Penyitaan tersebut dilakukan oleh pihak kepolisian lantaran kedua unit senjata itu sama sekali tidak dilengkapi dengan syarat-syarat dan dokumen kepemilikan secara resmi.

Langkah tegas ini diambil sebagai bentuk pengawasan Polri terkait pendataan, registrasi, hingga penggafiran terhadap unit airsoft gun yang saat ini beredar di tengah masyarakat.

Kapolsek Pagimana, IPTU Muh. Alfian Ismail, menyatakan bahwa tindakan pengamanan ini juga bertujuan untuk mengantisipasi potensi gangguan keamanan di wilayah hukumnya.

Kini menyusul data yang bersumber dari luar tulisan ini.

## src/rtl/sincos_pkg.sv

```systemverilog
`timescale 1ns/1ps
package sincos_pkg;

    // Sideband flags that ride along with each sample
    typedef struct packed {
        logic last;
        logic user;
    } side_t;

    // Inverse rotation gain for a long run of steps
    localparam real CORDIC_KINV = 0.6072529350088813;

    // 2^32 / (2*pi), rounded
    localparam longint INV2PI_Q32 = 64'sd683565276;

    // atan(2^-idx) expressed in turns, scaled by 2^frac_bits.
    // Series in radians at scale 2^60, then converted to turns.
    function automatic longint step_angle(input int idx, input int frac_bits);
        longint acc;
        longint term;
        if (idx == 0) begin
            return longint'(1) <<< (frac_bits - 3);
        end
        acc = 0;
        for (int k = 1; k < 40; k += 2) begin
            if (idx * k < 60) begin
                term = (longint'(1) <<< (60 - idx * k)) / longint'(k);
                if (((k - 1) / 2) % 2 == 1) acc = acc - term;
                else                        acc = acc + term;
            end
        end
        acc = (acc >>> 28) * INV2PI_Q32;
        return (acc + (longint'(1) <<< (63 - frac_bits))) >>> (64 - frac_bits);
    endfunction

endpackage

```

## src/rtl/sincos_front.sv

```systemverilog
`timescale 1ns/1ps
module sincos_front
    import sincos_pkg::*;
#(
    parameter int PHASE_W = 24,
    parameter int XF      = 20,
    parameter int XW      = 23,
    parameter int AW      = 26
) (
    input  logic                 clk,
    input  logic                 rst,
    input  logic [PHASE_W-1:0]   in_phase,
    input  logic                 in_valid,
    input  side_t                in_side,
    output logic                 in_ready,
    output logic                 out_valid,
    input  logic                 out_ready,
    output logic signed [XW-1:0] out_x,
    output logic signed [XW-1:0] out_y,
    output logic signed [AW-1:0] out_z,
    output logic [1:0]           out_quad,
    output side_t                out_side
);
    localparam int SHIFT = AW - PHASE_W;
    localparam int X0    = $rtoi(CORDIC_KINV * (2.0 ** XF) + 0.5);
    localparam logic signed [XW-1:0] X0V = XW'(X0);

    logic signed [AW-1:0] z_start;

    // residual angle inside the first quadrant, rescaled to the angle grid
    assign z_start  = {{(SHIFT + 2){1'b0}}, in_phase[PHASE_W-3:0]} <<< SHIFT;
    assign in_ready = !out_valid || out_ready;

    always_ff @(posedge clk) begin
        if (rst) begin
            out_valid <= 1'b0;
        end else if (in_ready) begin
            out_valid <= in_valid;
        end
    end

    always_ff @(posedge clk) begin
        if (in_ready && in_valid) begin
            out_x    <= X0V;
            out_y    <= '0;
            out_z    <= z_start;
            out_quad <= in_phase[PHASE_W-1:PHASE_W-2];
            out_side <= in_side;
        end
    end

endmodule

```

## src/rtl/sincos_rot.sv

```systemverilog
`timescale 1ns/1ps
module sincos_rot
    import sincos_pkg::*;
#(
    parameter int XW  = 23,
    parameter int AW  = 26,
    parameter int IDX = 0
) (
    input  logic                 clk,
    input  logic                 rst,
    input  logic                 in_valid,
    output logic                 in_ready,
    input  logic signed [XW-1:0] in_x,
    input  logic signed [XW-1:0] in_y,
    input  logic signed [AW-1:0] in_z,
    input  logic [1:0]           in_quad,
    input  side_t                in_side,
    output logic                 out_valid,
    input  logic                 out_ready,
    output logic signed [XW-1:0] out_x,
    output logic signed [XW-1:0] out_y,
    output logic signed [AW-1:0] out_z,
    output logic [1:0]           out_quad,
    output side_t                out_side
);
    localparam longint STEP_L = step_angle(IDX, AW);
    localparam logic signed [AW-1:0] STEP = STEP_L[AW-1:0];

    logic signed [XW-1:0] x_sh, y_sh, x_nx, y_nx;
    logic signed [AW-1:0] z_nx;

    assign x_sh     = in_x >>> IDX;
    assign y_sh     = in_y >>> IDX;
    assign in_ready = !out_valid || out_ready;

    // rotate toward zero residual angle
    always_comb begin
        if (!in_z[AW-1]) begin
            x_nx = in_x - y_sh;
            y_nx = in_y + x_sh;
            z_nx = in_z - STEP;
        end else begin
            x_nx = in_x + y_sh;
            y_nx = in_y - x_sh;
            z_nx = in_z + STEP;
        end
    end

    always_ff @(posedge clk) begin
        if (rst) begin
            out_valid <= 1'b0;
        end else if (in_ready) begin
            out_valid <= in_valid;
        end
    end

    always_ff @(posedge clk) begin
        if (in_ready && in_valid) begin
            out_x    <= x_nx;
            out_y    <= y_nx;
            out_z    <= z_nx;
            out_quad <= in_quad;
            out_side <= in_side;
        end
    end

    // an occupied stage keeps its sample while the next stage is full
    a_r6_stage_hold: assert property (@(posedge clk) disable iff (rst)
        out_valid && !out_ready |=> out_valid && $stable(out_x) && $stable(out_y) && $stable(out_side));

endmodule

```

## src/rtl/sincos_back.sv

```systemverilog
`timescale 1ns/1ps
module sincos_back
    import sincos_pkg::*;
#(
    parameter int XW     = 23,
    parameter int AW     = 26,
    parameter int HW     = 16,
    parameter int FRAC_W = 14,
    parameter int GUARD  = 6
) (
    input  logic                 clk,
    input  logic                 rst,
    input  logic                 in_valid,
    output logic                 in_ready,
    input  logic signed [XW-1:0] in_x,
    input  logic signed [XW-1:0] in_y,
    input  logic signed [AW-1:0] in_z,
    input  logic [1:0]           in_quad,
    input  side_t                in_side,
    output logic                 out_valid,
    input  logic                 out_ready,
    output logic [2*HW-1:0]      out_sincos,
    output logic                 out_last,
    output logic                 out_user
);
    localparam logic signed [XW-1:0] RND = XW'(1) <<< (GUARD - 1);
    localparam logic signed [XW-1:0] LIM = XW'(1) <<< FRAC_W;
    localparam logic signed [AW-1:0] ZTOL = AW'(1024);

    logic signed [XW-1:0] c_raw, s_raw;

    function automatic logic [HW-1:0] to_fixed(input logic signed [XW-1:0] v);
        logic signed [XW-1:0] t;
        t = (v + RND) >>> GUARD;
        if (t > LIM)       t = LIM;
        else if (t < -LIM) t = -LIM;
        return t[HW-1:0];
    endfunction

    // mirror the first-quadrant result into the selected quadrant
    always_comb begin
        unique case (in_quad)
            2'd0: begin c_raw =  in_x; s_raw =  in_y; end
            2'd1: begin c_raw = -in_y; s_raw =  in_x; end
            2'd2: begin c_raw = -in_x; s_raw = -in_y; end
            2'd3: begin c_raw =  in_y; s_raw = -in_x; end
        endcase
    end

    assign in_ready = !out_valid || out_ready;

    always_ff @(posedge clk) begin
        if (rst) begin
            out_valid <= 1'b0;
        end else if (in_ready) begin
            out_valid <= in_valid;
        end
    end

    always_ff @(posedge clk) begin
        if (in_ready && in_valid) begin
            out_sincos <= {to_fixed(s_raw), to_fixed(c_raw)};
            out_last   <= in_side.last;
            out_user   <= in_side.user;
        end
    end

    // the rotation has driven the residual angle close to zero
    a_r1_residual: assert property (@(posedge clk) disable iff (rst)
        in_valid |-> (in_z < ZTOL) && (in_z > -ZTOL));

    // both fields stay within full scale
    a_r3_clamp: assert property (@(posedge clk) disable iff (rst)
        out_valid |-> ($signed(out_sincos[2*HW-1:HW]) <= $signed(LIM[HW-1:0]))
                   && ($signed(out_sincos[2*HW-1:HW]) >= -$signed(LIM[HW-1:0]))
                   && ($signed(out_sincos[HW-1:0])    <= $signed(LIM[HW-1:0]))
                   && ($signed(out_sincos[HW-1:0])    >= -$signed(LIM[HW-1:0])));

    // a stalled output word holds
    a_r6_out_hold: assert property (@(posedge clk) disable iff (rst)
        out_valid && !out_ready |=> out_valid && $stable(out_sincos)
                                 && $stable(out_last) && $stable(out_user));

    // reset empties the output
    a_r9_reset_clear: assert property (@(posedge clk)
        rst |=> !out_valid);

endmodule

```

## src/rtl/sincos_conv.sv

```systemverilog
`timescale 1ns/1ps
module sincos_conv
    import sincos_pkg::*;
#(
    parameter int PHASE_W = 24,
    parameter int HW      = 16,
    parameter int FRAC_W  = 14,
    parameter int ITERS   = 16,
    parameter int GUARD   = 6
) (
    input  logic               clk,
    input  logic               rst,
    input  logic [PHASE_W-1:0] in_phase,
    input  logic               in_valid,
    input  logic               in_last,
    input  logic               in_user,
    output logic               in_ready,
    output logic [2*HW-1:0]    out_sincos,
    output logic               out_valid,
    output logic               out_last,
    output logic               out_user,
    input  logic               out_ready
);
    localparam int XF = FRAC_W + GUARD;
    localparam int XW = XF + 3;
    localparam int AW = PHASE_W + 2;

    logic                 v_s    [0:ITERS];
    logic                 r_s    [0:ITERS];
    logic signed [XW-1:0] x_s    [0:ITERS];
    logic signed [XW-1:0] y_s    [0:ITERS];
    logic signed [AW-1:0] z_s    [0:ITERS];
    logic [1:0]           q_s    [0:ITERS];
    side_t                side_s [0:ITERS];
    side_t                side_in;

    assign side_in = '{last: in_last, user: in_user};

    sincos_front #(.PHASE_W(PHASE_W), .XF(XF), .XW(XW), .AW(AW)) u_front (
        .clk(clk), .rst(rst),
        .in_phase(in_phase), .in_valid(in_valid), .in_side(side_in), .in_ready(in_ready),
        .out_valid(v_s[0]), .out_ready(r_s[0]),
        .out_x(x_s[0]), .out_y(y_s[0]), .out_z(z_s[0]), .out_quad(q_s[0]), .out_side(side_s[0])
    );

    for (genvar g = 0; g < ITERS; g++) begin : g_rot
        sincos_rot #(.XW(XW), .AW(AW), .IDX(g)) u_rot (
            .clk(clk), .rst(rst),
            .in_valid(v_s[g]), .in_ready(r_s[g]),
            .in_x(x_s[g]), .in_y(y_s[g]), .in_z(z_s[g]), .in_quad(q_s[g]), .in_side(side_s[g]),
            .out_valid(v_s[g+1]), .out_ready(r_s[g+1]),
            .out_x(x_s[g+1]), .out_y(y_s[g+1]), .out_z(z_s[g+1]),
            .out_quad(q_s[g+1]), .out_side(side_s[g+1])
        );
    end

    sincos_back #(.XW(XW), .AW(AW), .HW(HW), .FRAC_W(FRAC_W), .GUARD(GUARD)) u_back (
        .clk(clk), .rst(rst),
        .in_valid(v_s[ITERS]), .in_ready(r_s[ITERS]),
        .in_x(x_s[ITERS]), .in_y(y_s[ITERS]), .in_z(z_s[ITERS]),
        .in_quad(q_s[ITERS]), .in_side(side_s[ITERS]),
        .out_valid(out_valid), .out_ready(out_ready),
        .out_sincos(out_sincos), .out_last(out_last), .out_user(out_user)
    );

    // input refuses only when the whole chain is full and stalled
    a_r8_ready_low: assert property (@(posedge clk) disable iff (rst)
        !in_ready |-> out_valid && !out_ready && v_s[0]);

endmodule

```

## config.mk

```make
export PLATFORM = sky130hd
export DESIGN_NAME = sincos_conv
export DESIGN_NICKNAME = d
export VERILOG_FILES = /design/src/rtl/sincos_pkg.sv /design/src/rtl/sincos_front.sv /design/src/rtl/sincos_rot.sv /design/src/rtl/sincos_back.sv /design/src/rtl/sincos_conv.sv
export SDC_FILE = /design/constraint.sdc
export NUM_CORES = 2
export LEC_CHECK = 0
export BUFFER_PORTS_ARGS = -buffer_cell sky130_fd_sc_hd__clkbuf_2
export CORE_MARGIN = 4
export CORE_UTILIZATION = 55
export CTS_CLUSTER_DIAMETER = 100
export DETAILED_ROUTE_END_ITERATION = 16
export GPL_ROUTABILITY_DRIVEN = 0
export GPL_TIMING_DRIVEN = 0
export PLACE_DENSITY = 0.79
export SLEW_MARGIN = 10
export SYNTH_ARGS = -nofsm -noshare
export SYNTH_HDL_FRONTEND = slang
export SYNTH_SLANG_ARGS = --single-unit
```

## constraint.sdc

```tcl
create_clock -name clk -period 12 [get_ports clk]
set_clock_uncertainty 0.2 [all_clocks]
set_input_delay 2.4 -clock clk [delete_from_list [all_inputs] [get_ports clk]]
set_output_delay 2.4 -clock clk [all_outputs]
set_load 0.05 [all_outputs]
```

==> qor.yml <==
slowest_delay_ns: 0.54
reg2reg_from: "g_rot[4].u_rot.out_z[25]"
setup.worst_path.class: "primary input to output port"
critical_path.endpoint_type: "output port"
rsz0062_at_grt: "no"
syn_nets: 9394
cp_num_buf_inv: 3
cpMaxStageDelayCell: "nor3_1"
antennaDiodeCount: 0
start_kind: "primary input"
clk_pin_slew_ns: 0.06
htree_num_levels: 4
synth_area_um2: 84100
synth_area_leader_cell: "edfxtp_1"
slew_headroom: 0.187
r2r_slack_ns: 5.78
vias: 65500
synth_ff_type: "edfxtp_1"
min_to: "g_rot[5].u_rot.out_z[4]"
clk_latency_ns: 0.77
critPathRequiredTime_ns: 9.40
critical_path_arrival_ns: 5.49
clk_path_buf_depth: 3
place.port_buffers: 64
drv_slew: 0
cts_buffers: 130
cts_setup_buffers: 0
dp_hpwl_mm: 149
antenna_found_initial: 0
p_leak_nw: 35.8
drc: 0
synth_async_sr_flop_share: 0
tightest_slew_ns: 1.22
die_y_um: 399
critPathLaunch: "out_ready"
reg2reg_depth: 14
wl_mm: 193
nets: 9619
cts.root.buffer_cell: "clkbuf_16"
p_per_area_nw_per_um2: 94.7
num_io_pins: 66
mostFrequentLayoutCells: "edfxtp_1, ha_1, nor2_1"
min_path_cells: 0
period_share: 0.674
setup_viol: 0
mostFrequentLayoutCell: "edfxtp_1"
hold_ws_ns: 0.213
synth-warning-count: 0
grt_pass1_vias: 63500
tns_ns: 0
crit_chain: "clkbuf_2, nor2b_1, and3_1, and3_1, nand2_1, nor3_1, nand4_1, inv_1, nand3_1, clkbuf_2"
core_um2: 152000
cts_num_sinks: 1125
r2r_end: "g_rot[5].u_rot.out_z[24]"
yosysSeqAreaShare: 0.399
vias_per_cell: 6.09
rows: 143
area_growth_pct: 9.66
crit_path_max_fanout: 5
tritoncts: "done"
grt_max_degree: 66
fmax_ghz: 0.124
ctsHoldBuffers: 0
wire_per_inst_um: 18.0
outcome: "finished clean"
grt_overflow: 0
worst_ir_drop_vdd_v: 0.000128
layout-drive-gt1-share: 0.0560
grt_pass1_wl_mm: 312
drv_cap: 0
drt_iter0_markers: 5149
ant_nets: 0
ys_types: 95
final_util: 0.607
hp-class: "flip-flop to flip-flop"
initial_core_util: 0.554
avgSynthCellArea_um2: 10.0
finalHoldViolCount: 0
synthCells: 8401
synthTopCellsByArea: "edfxtp_1, ha_1, xnor2_1"
ys_ff_latch: 1125
period_needed_ns: 8.09
synth_edf_count: 1107
ctsResizeCount: 0
synth_top_area_share: 0.395
grt_use_total: 0.236
drt_first_pass_iters: 7
dieArea_um2: 159000
die-width_um: 399
crit_family: "simple AND/OR/NAND/NOR gates"
worstHoldStart: "g_rot[4].u_rot.out_z[4]"
[cells by family after synthesis]
logic type / share of synthesized area
AO/OA/AOI/OAI: 0.163
XOR/XNOR: 0.110
adder cells (fa/ha/maj): 0.147
buffers and inverters: 0.0225
flip-flops: 0.399
multiplexers: 0.0101
AND/OR/NAND/NOR: 0.148
[how the worst max path moves through the flow]
stage,endpoint,depth (start not counted),slack [ns]
after floorplan,g_rot[9].u_rot.out_quad[0],6,2.62
after global placement,g_rot[9].u_rot.out_y[1],7,-0.39
after detailed placement,in_ready,10,3.96
after CTS,in_ready,10,3.93
after global routing,in_ready,10,3.66
final,in_ready,10,3.91
[flip-flops by register name, indices dropped and copies added, names as in the netlist]
name / flops
g_rot.u_rot.out_z: 344
g_rot.u_rot.out_y: 320
g_rot.u_rot.out_x: 319
g_rot.u_rot.out_quad: 32
g_rot.u_rot.out_side: 32
u_back.out_sincos: 32
u_front.out_z: 22
g_rot.u_rot.out_valid: 16
u_front.out_quad: 2
u_front.out_side: 2
u_back.out_last: 1
u_back.out_user: 1
u_back.out_valid: 1
u_front.out_valid: 1
[per-layer routing]
layer,global-route usage,vias up,wire [um]
li1,-,31900,-
met1,0.281,30800,77400
met2,0.423,2211,96200
met3,0.0311,621,10100
met4,0.113,0,9620
met5,0,-,0
[metrics by stage]
stage	setup slack (ns)	power, mW	area [um2]	cells
after detailed placement	3.96	4.76	87800	10500
after global routing	3.66	9.03	92300	10800
after floorplan	2.62	4.68	84100	8401
final	3.91	8.74	92300	10800
after CTS	3.93	8.82	92300	10800
after global placement	-0.390	4.74	87000	10500
[cells in the mapped netlist (24+ instances only)]
master,number
edfxtp_1,1107
ha_1,926
nor2_1,782
a21oi_1,759
xnor2_1,723
nand2_1,393
nor3_1,384
inv_1,361
xor2_1,337
o21ai_0,309
nand3_1,232
a21o_1,180
nor2b_1,130
o21a_1,122
and3_1,114
or3_1,107
a211oi_1,100
clkbuf_1,97
o21bai_1,89
nand2b_1,87
a31oi_1,84
o211ai_1,62
and2_1,61
nor4_1,58
or2_2,53
mux2i_1,50
nand4_1,42
o31ai_1,41
a31o_2,39
a21boi_0,38
fa_1,37
buf_1,31
mux2_2,31
o41ai_1,30
a211o_1,29
a2111oi_0,24
[cell type report]
class                           instances  area, um2
Multi-Input combinational cell       6777      48800
Tap cell                             2030       2540
Buffer                                134        527
Clock inverter                         84       1110
Inverter                              365       1370
Sequential cell                      1125      33600
Timing Repair Buffer                   93        946
Clock buffer                          153       3360
Fill cell                           11900      59600
[power breakdown]
group	switching [mW]	total, mW	internal, mW
clock network	1.70	4.06	2.36
logic	0.191	0.342	0.151
registers	0.0193	4.34	4.32
total	1.91	8.74	6.83
(Power assumes the default switching activity.)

“Selain tidak dilengkapi dokumen, kami amankan untuk mencegah penyalahgunaan dan penggunaan airsoft gun dalam berbagai tindak pidana,” kata IPTU Alfian dalam keterangannya.

Alfian menjelaskan, pengungkapan kasus ini bermula dari adanya laporan informasi yang diterima dari masyarakat setempat mengenai kepemilikan senjata replika tersebut.

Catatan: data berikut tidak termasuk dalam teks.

### src/rtl/shpath_pkg.sv
package shpath_pkg;
  localparam int HALF_W  = 16;
  localparam int WORD_W  = 2 * HALF_W;
  localparam int NREQ    = 3;
  // Request index order is the service priority (lowest index wins)
  localparam int REQ_RX1 = 0;
  localparam int REQ_RX2 = 1;
  localparam int REQ_TX  = 2;

  typedef enum logic [2:0] {
    ST_WAIT = 3'd0,
    ST_TX   = 3'd1,
    ST_RX1  = 3'd2,
    ST_RX2  = 3'd3,
    ST_CLR  = 3'd4
  } path_state_e;
endpackage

Warga merasa resah lantaran pemilik senjata dinilai kerap menggunakan barang tersebut untuk menakut-nakuti masyarakat di lingkungan sekitar.

Mendapat laporan tersebut, petugas langsung bergerak melakukan penggeledahan di rumah terlapor guna memastikan informasi yang beredar.

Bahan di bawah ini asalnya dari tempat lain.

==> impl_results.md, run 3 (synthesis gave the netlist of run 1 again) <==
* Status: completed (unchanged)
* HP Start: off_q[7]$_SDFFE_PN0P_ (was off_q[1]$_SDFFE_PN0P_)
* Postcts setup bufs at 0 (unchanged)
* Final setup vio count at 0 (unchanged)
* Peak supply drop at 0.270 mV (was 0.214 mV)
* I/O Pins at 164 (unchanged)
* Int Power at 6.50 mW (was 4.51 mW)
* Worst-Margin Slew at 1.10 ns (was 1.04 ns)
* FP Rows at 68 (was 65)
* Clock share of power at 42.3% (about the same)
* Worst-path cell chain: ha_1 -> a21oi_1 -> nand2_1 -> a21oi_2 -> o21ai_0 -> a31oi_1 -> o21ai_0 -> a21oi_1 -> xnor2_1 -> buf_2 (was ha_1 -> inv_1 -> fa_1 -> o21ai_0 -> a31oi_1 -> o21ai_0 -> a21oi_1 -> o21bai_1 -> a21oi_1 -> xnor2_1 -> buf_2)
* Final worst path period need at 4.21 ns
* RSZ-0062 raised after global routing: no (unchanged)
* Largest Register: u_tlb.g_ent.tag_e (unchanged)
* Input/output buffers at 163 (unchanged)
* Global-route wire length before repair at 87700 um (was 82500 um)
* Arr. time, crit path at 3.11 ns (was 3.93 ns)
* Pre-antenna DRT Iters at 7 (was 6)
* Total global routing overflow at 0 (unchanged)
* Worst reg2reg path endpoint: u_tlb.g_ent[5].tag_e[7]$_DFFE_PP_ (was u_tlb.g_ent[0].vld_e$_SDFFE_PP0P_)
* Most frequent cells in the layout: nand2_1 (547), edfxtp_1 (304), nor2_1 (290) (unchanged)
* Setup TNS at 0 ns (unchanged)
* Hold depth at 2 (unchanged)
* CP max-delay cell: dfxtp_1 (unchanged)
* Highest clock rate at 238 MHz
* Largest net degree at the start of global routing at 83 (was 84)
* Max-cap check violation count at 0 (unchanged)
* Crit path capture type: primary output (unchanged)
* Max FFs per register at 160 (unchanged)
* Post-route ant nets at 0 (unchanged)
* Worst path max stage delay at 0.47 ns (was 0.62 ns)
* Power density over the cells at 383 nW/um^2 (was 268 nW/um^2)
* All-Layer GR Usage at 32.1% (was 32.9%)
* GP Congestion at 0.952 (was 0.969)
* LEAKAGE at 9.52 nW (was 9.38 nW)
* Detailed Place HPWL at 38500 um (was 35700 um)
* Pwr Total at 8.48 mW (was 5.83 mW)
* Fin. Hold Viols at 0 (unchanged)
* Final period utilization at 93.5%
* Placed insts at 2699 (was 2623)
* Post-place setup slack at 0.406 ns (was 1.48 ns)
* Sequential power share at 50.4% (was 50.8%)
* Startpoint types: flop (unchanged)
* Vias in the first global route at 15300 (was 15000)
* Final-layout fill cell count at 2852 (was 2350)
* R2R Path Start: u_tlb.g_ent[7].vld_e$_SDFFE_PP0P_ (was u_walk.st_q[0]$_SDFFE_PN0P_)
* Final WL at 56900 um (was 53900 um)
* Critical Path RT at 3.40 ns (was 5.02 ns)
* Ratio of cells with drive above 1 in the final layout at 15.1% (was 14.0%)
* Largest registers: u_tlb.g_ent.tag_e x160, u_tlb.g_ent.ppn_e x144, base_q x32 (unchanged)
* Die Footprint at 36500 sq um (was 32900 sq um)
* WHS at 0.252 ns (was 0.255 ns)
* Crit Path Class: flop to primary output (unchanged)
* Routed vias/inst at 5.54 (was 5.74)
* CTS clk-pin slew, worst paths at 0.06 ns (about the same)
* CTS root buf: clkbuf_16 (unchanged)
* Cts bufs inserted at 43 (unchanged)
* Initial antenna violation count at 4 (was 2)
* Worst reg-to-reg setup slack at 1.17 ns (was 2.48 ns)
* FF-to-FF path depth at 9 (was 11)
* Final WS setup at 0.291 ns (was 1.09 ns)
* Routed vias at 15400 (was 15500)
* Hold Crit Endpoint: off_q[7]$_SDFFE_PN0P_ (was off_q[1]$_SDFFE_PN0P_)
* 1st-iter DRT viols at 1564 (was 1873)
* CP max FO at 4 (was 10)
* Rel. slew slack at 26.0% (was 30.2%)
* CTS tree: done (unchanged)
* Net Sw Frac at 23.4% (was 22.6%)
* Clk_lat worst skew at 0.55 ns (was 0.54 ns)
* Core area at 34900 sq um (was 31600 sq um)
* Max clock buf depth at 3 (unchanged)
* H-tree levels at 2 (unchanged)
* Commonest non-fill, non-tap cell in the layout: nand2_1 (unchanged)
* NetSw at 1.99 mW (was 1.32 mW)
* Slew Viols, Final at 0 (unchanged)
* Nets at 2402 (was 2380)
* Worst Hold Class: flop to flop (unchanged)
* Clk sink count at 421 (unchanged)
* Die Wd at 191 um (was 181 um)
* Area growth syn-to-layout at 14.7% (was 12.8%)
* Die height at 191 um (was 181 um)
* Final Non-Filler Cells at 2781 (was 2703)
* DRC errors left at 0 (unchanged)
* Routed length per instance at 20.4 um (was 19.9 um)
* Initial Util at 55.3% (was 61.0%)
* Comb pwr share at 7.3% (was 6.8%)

“Setelah kami lakukan penggeledahan di rumah terlapor, benar saja ditemukan dua pucuk senjata airsoft gun jenis Glock 19 Austria 9X19 dan WG jenis Revolver serta berbagai butir amunisi,” terang Alfian.

Berdasarkan hasil pemeriksaan awal, terlapor mengakui bahwa barang-barang tersebut baru ia kuasai selama sepekan terakhir.

Terlapor juga berdalih mendapatkan kedua pucuk senjata ilegal itu dari seorang rekannya dan mengakui tidak mengantongi izin resmi penggunaan dari otoritas terkait.

“Berdasarkan pengakuan terlapor bahwa memiliki senjata airsoft gun tersebut sudah seminggu yang ia dapatkan dari seorang teman dan tidak memiliki izin resmi penggunaan,” tambahnya.

Pihak kepolisian kembali mengingatkan bahwa proses kepemilikan dan penggunaan airsoft gun telah diatur ketat oleh undang-undang dan tidak dapat dilakukan secara sembarangan oleh warga sipil.